Donald Trump’s mind is like buckshot; concocted thoughts spew out impulsively in all directions. The problem is that he is president of the United States, commanding extraordinary power, and his verbal ejaculations hint at policy or are policy. Divining his intentions is akin to predicting the future by reading the entrails of chickens. It is hard to know what is coming at us, so formulating responses of resistances require that we be nimble.
We are progressives, and as progressives it is in our blood to critique the status quo in order to reform it. But sometimes – and now is one of those times – because the landscape is moving backwards, just holding one’s place is an act of moving forward.
Here is what I mean. Trump is part of an ominous international trend that is infusing the Western world. And what is that trend? In briefest terms, many in the West are growing tired of liberal democracy. Maybe because economic growth has been so sluggish. Maybe because of fears caused by an influx of minorities. Maybe because of the monstrous wealth gap and the foreclosing of opportunities. Maybe because of out-of-touch “elites” who seem to be running things. Maybe because those elements that control their lives our beyond the reach and response of the masses. Maybe all these things conspire to weary many of liberal democracy and leave themselves open to other, indeed, more autocratic forms of governance.
Liberal vs. Illiberal
The terms employed for one such form is “illiberalism.” A liberal democracy is characterized by two things: periodic elections held by closed ballot and the protection of individual rights. Rights are protected by several mechanisms, primarily an independent judiciary and a vibrant press. Illiberal democracies retain periodic elections, but suppress or neglect individual rights.

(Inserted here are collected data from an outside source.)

This design comes from an exercise in tuning for small area, a short achievable clock period and few clock cycles on the open sky130 flow, not from production work. The RTL was checked by simulation tests, not by an equivalence proof against the original design.

==> flow/design.v <==
`timescale 1ns / 1ps
`default_nettype none
package sarpd_pkg;
	localparam logic [2:0] OP_SET     = 3'd0;
	localparam logic [2:0] OP_OPEN    = 3'd1;
	localparam logic [2:0] OP_CLOSE   = 3'd2;
	localparam logic [2:0] OP_RAMP    = 3'd3;
	localparam logic [2:0] OP_DISABLE = 3'd4;
	localparam logic [2:0] OP_ENABLE  = 3'd5;
	localparam logic [2:0] REG_MIN_PULSE  = 3'd0;
	localparam logic [2:0] REG_PULSE_SPAN = 3'd1;
	localparam logic [2:0] REG_MAX_ANGLE  = 3'd2;
	localparam logic [2:0] REG_CLOSED     = 3'd3;
	localparam logic [2:0] REG_OPEN       = 3'd4;
	localparam logic [2:0] REG_PERIOD     = 3'd5;
	localparam logic [1:0] DOOR_CLOSED  = 2'd0;
	localparam logic [1:0] DOOR_OPEN    = 2'd1;
	localparam logic [1:0] DOOR_UNKNOWN = 2'd2;
	localparam int unsigned DOOR_TOL = 5;
	typedef struct packed {
		logic [2:0]  operation;
		logic [9:0]  angle;
		logic [15:0] ramp_ms;
	} cmd_t;
	typedef struct packed {
		logic [12:0] duty_cmp;
		logic [9:0]  angle_now;
		logic [1:0]  door_state;
		logic        enabled;
		logic        status;
		logic [10:0] hold_ms;
		logic        last;
	} res_t;
endpackage
`default_nettype wire
`timescale 1ns / 1ps
`default_nettype none
import sarpd_pkg::*;
module servo_angle_ramp_pwm_duty_top (
	input  wire logic        clk,
	input  wire logic        arst_n,
	input  wire logic        cmd_valid,
	output logic             cmd_ready,
	input  sarpd_pkg::cmd_t  cmd,
	output logic             res_valid,
	input  wire logic        res_ready,
	output sarpd_pkg::res_t  res,
	input  wire logic        cfg_we,
	input  wire logic [2:0]  cfg_index,
	input  wire logic [15:0] cfg_data
);
	localparam logic [1:0] K_MOVE = 2'd0;
	localparam logic [1:0] K_DIS  = 2'd1;
	localparam logic [1:0] K_EN   = 2'd2;
	localparam logic [1:0] K_NOP  = 2'd3;
	localparam logic [383:0] STEP25 = 384'h9a59238a183ffbdf3beb9e37db5d33cb1c2fbadb2baa9a279a59238a18185d65544d24503ce34c2ca2481c61440c2040;
	localparam logic [895:0] STEP50 = 896'h9b325ca93223c68b121c28303ffefbf3dfaf3e3bf6ebd39f2e3c37eedbb35ead3a33e6cb931e2c382fdebb72ddab362bd6ab529d2a3427ce9b325ca93223c68b121c283018b05eb96ac56a94a84e992a446890a03e78e9c3668c982e58a9426488901e3868c16284880e182840608080;
	localparam logic [1:0] G_IDLE = 2'd0;
	localparam logic [1:0] G_WAIT = 2'd1;
	localparam logic [1:0] G_RUN  = 2'd2;
	logic [11:0] min_q;
	logic [11:0] span_q;
	logic [9:0]  max_q;
	logic [9:0]  closed_q;
	logic [9:0]  open_q;
	logic [15:0] per_q;
	logic [15:0] per_eff;
	assign per_eff = (per_q == 16'd0) ? 16'd1 : per_q;
	always_ff @(posedge clk or negedge arst_n) begin
		if (!arst_n) begin
			min_q    <= 12'd500;
			span_q   <= 12'd2000;
			max_q    <= 10'd180;
			closed_q <= 10'd0;
			open_q   <= 10'd90;
			per_q    <= 16'd20000;
		end else if (cfg_we) begin
			case (cfg_index)
				REG_MIN_PULSE:  min_q    <= cfg_data[11:0];
				REG_PULSE_SPAN: span_q   <= cfg_data[11:0];
				REG_MAX_ANGLE:  max_q    <= cfg_data[9:0];
				REG_CLOSED:     closed_q <= cfg_data[9:0];
				REG_OPEN:       open_q   <= cfg_data[9:0];
				REG_PERIOD:     per_q    <= cfg_data;
				default:        ;
			endcase
		end
	end
	logic [31:0] s_q;
	logic [9:0]  srem_q;
	logic [4:0]  s_cnt;
	logic        s_load;
	logic        s_ok;
	logic [31:0] s_nq;
	logic [9:0]  s_nr;
	always_comb begin
		logic [10:0] r2;
		s_nq = s_q;
		s_nr = srem_q;
		for (int k = 0; k < 2; k++) begin
			r2   = {s_nr, s_nq[31]};
			s_nq = {s_nq[30:0], 1'b0};
			if (r2 >= {1'b0, max_q}) begin
				r2      = r2 - {1'b0, max_q};
				s_nq[0] = 1'b1;
			end
			s_nr = r2[9:0];
		end
	end
	always_ff @(posedge clk or negedge arst_n) begin
		if (!arst_n) begin
			s_load <= 1'b1;
			s_ok   <= 1'b0;
			s_cnt  <= '0;
		end else if (cfg_we && (cfg_index == REG_PULSE_SPAN || cfg_index == REG_MAX_ANGLE)) begin
			s_load <= 1'b1;
			s_ok   <= 1'b0;
		end else if (s_load) begin
			s_load <= 1'b0;
			s_cnt  <= 5'd16;
		end else if (s_cnt != 5'd0) begin
			s_cnt <= s_cnt - 5'd1;
			if (s_cnt == 5'd1)
				s_ok <= 1'b1;
		end
	end
	always_ff @(posedge clk) begin
		if (s_load) begin
			s_q    <= {span_q, 10'd0, max_q};
			srem_q <= '0;
		end else if (s_cnt != 5'd0) begin
			s_q    <= s_nq;
			srem_q <= s_nr;
		end
	end
	logic [27:0] t_q;
	logic [15:0] trem_q;
	logic [17:0] p3_q;
	logic [3:0]  t_cnt;
	logic        t_load;
	logic        t_ok;
	logic [3:0]  lm1_q;
	logic [3:0]  msb;
	logic [15:0] t_rinit;
	logic [27:0] t_ninit;
	logic [17:0] t_r4;
	logic [18:0] t_d1, t_d2, t_d3;
	logic [1:0]  t_dig;
	logic [15:0] t_nr;
	always_comb begin
		msb = 4'd0;
		for (int b = 0; b < 16; b++)
			if (per_eff[b])
				msb = 4'(b);
	end
	always_comb begin
		t_rinit = (msb == 4'd15) ? 16'd16382 : (16'd8191 >> (4'd14 - msb));
		for (int j = 0; j < 28; j++)
			t_ninit[j] = ((j < 16) ? per_eff[j % 16] : 1'b0) |
				((5'(j) >= 5'd14 + {1'b0, msb}) && (6'(j) <= 6'd26 + {2'b0, msb}));
	end
	assign t_r4 = {trem_q, t_q[27:26]};
	assign t_d1 = {1'b0, t_r4} - {3'd0, per_eff};
	assign t_d2 = {1'b0, t_r4} - {2'd0, per_eff, 1'b0};
	assign t_d3 = {1'b0, t_r4} - {1'b0, p3_q};
	always_comb begin
		if (!t_d3[18]) begin
			t_dig = 2'd3;
			t_nr  = t_d3[15:0];
		end else if (!t_d2[18]) begin
			t_dig = 2'd2;
			t_nr  = t_d2[15:0];
		end else if (!t_d1[18]) begin
			t_dig = 2'd1;
			t_nr  = t_d1[15:0];
		end else begin
			t_dig = 2'd0;
			t_nr  = t_r4[15:0];
		end
	end
	always_ff @(posedge clk or negedge arst_n) begin
		if (!arst_n) begin
			t_load <= 1'b1;
			t_ok   <= 1'b0;
			t_cnt  <= '0;
		end else if (cfg_we && cfg_index == REG_PERIOD) begin
			t_load <= 1'b1;
			t_ok   <= 1'b0;
		end else if (t_load) begin
			t_load <= 1'b0;
			t_cnt  <= 4'd14;
		end else if (t_cnt != 4'd0) begin
			t_cnt <= t_cnt - 4'd1;
			if (t_cnt == 4'd1)
				t_ok <= 1'b1;
		end
	end
	always_ff @(posedge clk) begin
		if (t_load) begin
			t_q    <= t_ninit;
			trem_q <= t_rinit;
			lm1_q  <= msb;
			p3_q   <= {2'd0, per_eff} + {1'b0, per_eff, 1'b0};
		end else if (t_cnt != 4'd0) begin
			t_q    <= {t_q[25:0], t_dig};
			trem_q <= t_nr;
		end
	end
	logic        vI, vM, vC;
	logic [1:0]  kI, kM, kC;
	logic [9:0]  aI, aM, aC;
	logic        lastI, lastM, lastC;
	logic        rpI, rpM, rpC;
	logic [12:0] pulseM;
	logic        rejC;
	logic [1:0]  doorC;
	logic [25:0] pr2C;       
	logic [4:0]  aqM;        
	logic [5:0]  arM;        
	logic [9:0]  a_pred;     
	logic [4:0]  sq_q;       
	logic [5:0]  sr_q;       
	logic [1:0]  gen_q;
	logic [9:0]  tgt_q;
	logic [15:0] rms_q;
	logic        tv_q;       
	logic [4:0]  tq_q;       
	logic [5:0]  tr_q;       
	logic [9:0]  p_q;
	logic [5:0]  r_q;
	logic [5:0]  i_q;
	logic [5:0]  dq_q;
	logic [5:0]  dr_q;
	logic [5:0]  dc_q;       
	logic [4:0]  hrem_q;
	logic [5:0]  hhi_q;
	logic [5:0]  hlo_q;
	logic [10:0] hold_q;
	logic        adv;
	logic        sk_v;
	logic [32:0] prod1;
	logic        rej_m;
	logic        kill;
	logic [1:0]  door_m;
	logic [39:0] prod2;
	logic [12:0] duty_c;
	assign adv = !sk_v
		&& !(vI && kI == K_MOVE && !s_ok)
		&& !(vM && kM == K_MOVE && !t_ok);
	assign cmd_ready = (gen_q == G_IDLE) && adv;
	assign prod1   = {23'd0, aI} * {1'b0, s_q} + {1'b0, min_q, 20'd0};
	assign rej_m   = ({3'd0, pulseM} > per_eff);
	assign kill    = vM && kM == K_MOVE && rpM && rej_m;
	always_comb begin
		if ({1'b0, aM} <= {1'b0, closed_q} + 11'd5)
			door_m = DOOR_CLOSED;
		else if ({1'b0, aM} + 11'd5 >= {1'b0, open_q})
			door_m = DOOR_OPEN;
		else
			door_m = DOOR_UNKNOWN;
	end
	assign prod2  = {27'd0, pulseM} * {13'd0, t_q[26:0]};
	assign duty_c = 13'(pr2C >> lm1_q);
	logic [4:0]  h1_r;
	logic [5:0]  h1_q;
	logic [4:0]  h2_r;
	logic [4:0]  h2_q;
	always_comb begin
		logic [5:0] st;
		h1_r = {1'b0, rms_q[15:12]};
		for (int k = 0; k < 6; k++) begin
			st = STEP25[6 * {h1_r, rms_q[11 - k]} +: 6];
			h1_q[5 - k] = st[5];
			h1_r = st[4:0];
		end
		h2_r = hrem_q;
		for (int k = 0; k < 5; k++) begin
			st = STEP25[6 * {h2_r, hlo_q[5 - k]} +: 6];
			h2_q[4 - k] = st[5];
			h2_r = st[4:0];
		end
	end
	always_ff @(posedge clk) begin
		if (adv) begin
			hrem_q <= h1_r;
			hhi_q  <= h1_q;
			hlo_q  <= rms_q[5:0];
			hold_q <= {hhi_q, h2_q};
		end
	end
	logic [15:0] tq_m, aq_m;
	logic [4:0]  tq_c, aq_c;
	logic [5:0]  tr_c, ar_c;
	assign tq_m = {6'd0, tgt_q} * 16'd41;
	assign tq_c = tq_m[15:11];
	assign tr_c = 6'(tgt_q[5:0] - 6'(tq_c * 6'd50));
	assign aq_m = {6'd0, aI} * 16'd41;
	assign aq_c = aq_m[15:11];
	assign ar_c = 6'(aI[5:0] - 6'(aq_c * 6'd50));
	always_ff @(posedge clk) begin
		tq_q <= tq_c;
		tr_q <= tr_c;
	end
	logic       m_move;
	logic [9:0] s_ang;
	logic [4:0] s_q50;
	logic [5:0] s_r50;
	logic [6:0] d_r;
	logic [5:0] d_q;
	logic [5:0] d_rr;
	assign m_move = vM && kM == K_MOVE;
	assign s_ang  = m_move ? aM : a_pred;
	assign s_q50  = m_move ? aqM : sq_q;
	assign s_r50  = m_move ? arM : sr_q;
	assign d_r    = {1'b0, tr_q} - {1'b0, s_r50};
	assign d_q    = {1'b0, tq_q} - {1'b0, s_q50} - {5'd0, d_r[6]};
	assign d_rr   = d_r[6] ? 6'(d_r + 7'd50) : d_r[5:0];
	logic        r_c;
	logic [5:0]  r_next;
	logic [9:0]  p_a, p_b, p_next, a_next;
	assign r_c    = (r_q >= dc_q);
	assign r_next = r_c ? (r_q - dc_q) : (r_q + dr_q);
	assign p_a    = 10'(p_q + {{4{dq_q[5]}}, dq_q});
	assign p_b    = 10'(p_q + {{4{dq_q[5]}}, dq_q} + 10'd1);
	assign p_next = r_c ? p_b : p_a;
	assign a_next = r_c ? ((p_b > max_q) ? max_q : p_b) : ((p_a > max_q) ? max_q : p_a);
	logic [9:0] src_angle;
	always_comb begin
		case (cmd.operation)
			OP_OPEN:  src_angle = open_q;
			OP_CLOSE: src_angle = closed_q;
			default:  src_angle = cmd.angle;
		endcase
	end
	logic setup_ok;
	assign setup_ok = (gen_q == G_WAIT) && tv_q && !(vI && kI == K_MOVE) && !(m_move && rej_m);
	always_ff @(posedge clk or negedge arst_n) begin
		if (!arst_n) begin
			vI     <= 1'b0;
			vM     <= 1'b0;
			vC     <= 1'b0;
			gen_q  <= G_IDLE;
			a_pred <= '0;
			sq_q   <= '0;
			sr_q   <= '0;
			tv_q   <= 1'b0;
		end else begin
			tv_q <= (gen_q == G_WAIT);
			if (adv) begin
				vC <= vM;
				vM <= vI && !(kill && rpI);
				if (m_move && !rej_m) begin
					a_pred <= aM;
					sq_q   <= aqM;
					sr_q   <= arM;
				end
				vI <= 1'b0;
				case (gen_q)
					G_IDLE: begin
						if (cmd_valid) begin
							if (cmd.operation == OP_RAMP)
								gen_q <= G_WAIT;
							else
								vI <= 1'b1;
						end
					end
					G_WAIT: begin
						if (setup_ok) begin
							vI <= 1'b1;
							if (tgt_q == s_ang)
								gen_q <= G_IDLE;
							else
								gen_q <= G_RUN;
						end
					end
					G_RUN: begin
						if (kill) begin
							gen_q <= G_IDLE;
						end else begin
							vI <= 1'b1;
							if (i_q == 6'd50)
								gen_q <= G_IDLE;
						end
					end
					default: gen_q <= G_IDLE;
				endcase
			end
		end
	end
	always_ff @(posedge clk) begin
		if (adv) begin
			kC     <= kM;
			aC     <= aM;
			doorC  <= door_m;
			rejC   <= (kM == K_MOVE) && rej_m;
			lastC  <= lastM || ((kM == K_MOVE) && rej_m);
			rpC    <= rpM;
			pr2C   <= prod2[39:14];
			kM     <= kI;
			aM     <= aI;
			pulseM <= prod1[32:20];
			aqM    <= aq_c;
			arM    <= ar_c;
			lastM  <= lastI;
			rpM    <= rpI;
			case (gen_q)
				G_IDLE: begin
					if (cmd_valid) begin
						case (cmd.operation)
							OP_SET, OP_OPEN, OP_CLOSE: kI <= K_MOVE;
							OP_DISABLE:                kI <= K_DIS;
							OP_ENABLE:                 kI <= K_EN;
							default:                   kI <= K_NOP;
						endcase
						aI    <= (src_angle > max_q) ? max_q : src_angle;
						lastI <= 1'b1;
						rpI   <= 1'b0;
						tgt_q <= (cmd.angle > max_q) ? max_q : cmd.angle;
						rms_q <= cmd.ramp_ms;
					end
				end
				G_WAIT: begin
					kI    <= (tgt_q == s_ang) ? K_NOP : K_MOVE;
					aI    <= (s_ang > max_q) ? max_q : s_ang;
					lastI <= (tgt_q == s_ang);
					rpI   <= (tgt_q != s_ang);
					p_q   <= s_ang;
					r_q   <= 6'd25;
					i_q   <= 6'd1;
					dq_q  <= d_q;
					dr_q  <= d_rr;
					dc_q  <= 6'd50 - d_rr;
				end
				G_RUN: begin
					kI    <= K_MOVE;
					aI    <= a_next;
					lastI <= (i_q == 6'd50);
					rpI   <= 1'b1;
					p_q   <= p_next;
					r_q   <= r_next;
					i_q   <= i_q + 6'd1;
				end
				default: ;
			endcase
		end
	end
	sarpd_pkg::res_t res_q;
	logic            res_valid_q;
	sarpd_pkg::res_t res_new;
	sarpd_pkg::res_t sk_q;
	logic            commit;
	logic            res_free;
	always_comb begin
		res_new = res_q;
		res_new.status  = 1'b0;
		res_new.hold_ms = 11'd0;
		res_new.last    = 1'b1;
		case (kC)
			K_MOVE: begin
				if (rejC) begin
					res_new.status = 1'b1;
				end else begin
					res_new.duty_cmp   = duty_c;
					res_new.angle_now  = aC;
					res_new.door_state = doorC;
					res_new.enabled    = 1'b1;
					res_new.hold_ms    = (rpC && !lastC) ? hold_q : 11'd0;
					res_new.last       = lastC;
				end
			end
			K_DIS: begin
				res_new.duty_cmp = 13'd0;
				res_new.enabled  = 1'b0;
			end
			K_EN: begin
				res_new.enabled = 1'b1;
			end
			default: ;
		endcase
	end
	assign commit   = adv && vC;
	assign res_free = (!res_valid_q || res_ready) && !(cmd_valid && cmd_ready && res_ready);
	always_ff @(posedge clk or negedge arst_n) begin
		if (!arst_n) begin
			res_q       <= '0;
			res_valid_q <= 1'b0;
			sk_v        <= 1'b0;
		end else begin
			if (res_free && (sk_v || commit)) begin
				res_q       <= sk_v ? sk_q : res_new;
				res_valid_q <= 1'b1;
				sk_v        <= 1'b0;
			end else begin
				if (res_ready)
					res_valid_q <= 1'b0;
				if (commit)
					sk_v <= 1'b1;
			end
		end
	end
	always_ff @(posedge clk) begin
		if (commit)
			sk_q <= res_new;
	end
	assign res_valid = res_valid_q;
	assign res       = res_q;
endmodule
`default_nettype wire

An article by a Jonathan Rauch in this month’s Atlantic is illuminating – and very distressing. He writes:
In the U.S., the proportion of people saying it would be good or very good for the “Army to rule” rose from one in 16 in 1995 to one in six in 2014. Ominously, this trend was strongest among the young. When asked to rate on a scale of one to 10 how essential it was for them to live in a democracy, 75 percent of Americans born in the 1930s chose 10, but the proportion dropped with each succeeding decade, falling to only about 30 percent for people born in the 1980s.
Yikes! Why bother with pesky and messy contrivances such as elections, constitutions, courts, political campaigns and their candidates when I can live a cushy life without them? Just give me lots of stuff, buy me off with gadgets and endless diversions and don’t bother me with politics.
Democracy and Freedom
Why this despair? For the reasons above, many people most likely feel that democracy doesn’t work anymore. Perhaps, they see no correlation between democratic governance and their individual freedom. Perhaps, for these reasons and more, they sense that democracy is irrelevant to their lives.
In important ways, they are right. I have long argued that we don’t live in a democracy. We live increasingly in an oligarchy, more accurately, a plutocracy, wherein our society is controlled and essentially owned by the super wealthy and corporate powers.
We do retain vital elements of liberal democracy, however, as manifested in a judiciary that remains (for the moment) reasonably independent, and that, at least, in a formal sense protects our individual rights (though justice is not blind when it comes to matters of race and class). Despite structural oppressions, we still do retain the freedom to organize against those powers that control our lives in ways that are noticeable and those that are structural and not as obvious. And this space is vital.
Behavior Undergirds Values
But democracy cannot last on the presence of democratic structures alone. It can only last if the public cares about it. Our governmental forms require that they are supported by a citizenry that retains certain habits of mind, certain conventions of outlook and behavior that undergird democratic values and appreciates their vital importance to freedom and the kind of life we most want to live.
Given the lethargy in regard to democracy which affects large swaths of the population, our task must be not to capitulate to this ominous trend, but to devote ourselves to renewed education as to the vital importance of sustaining a democratic way of life.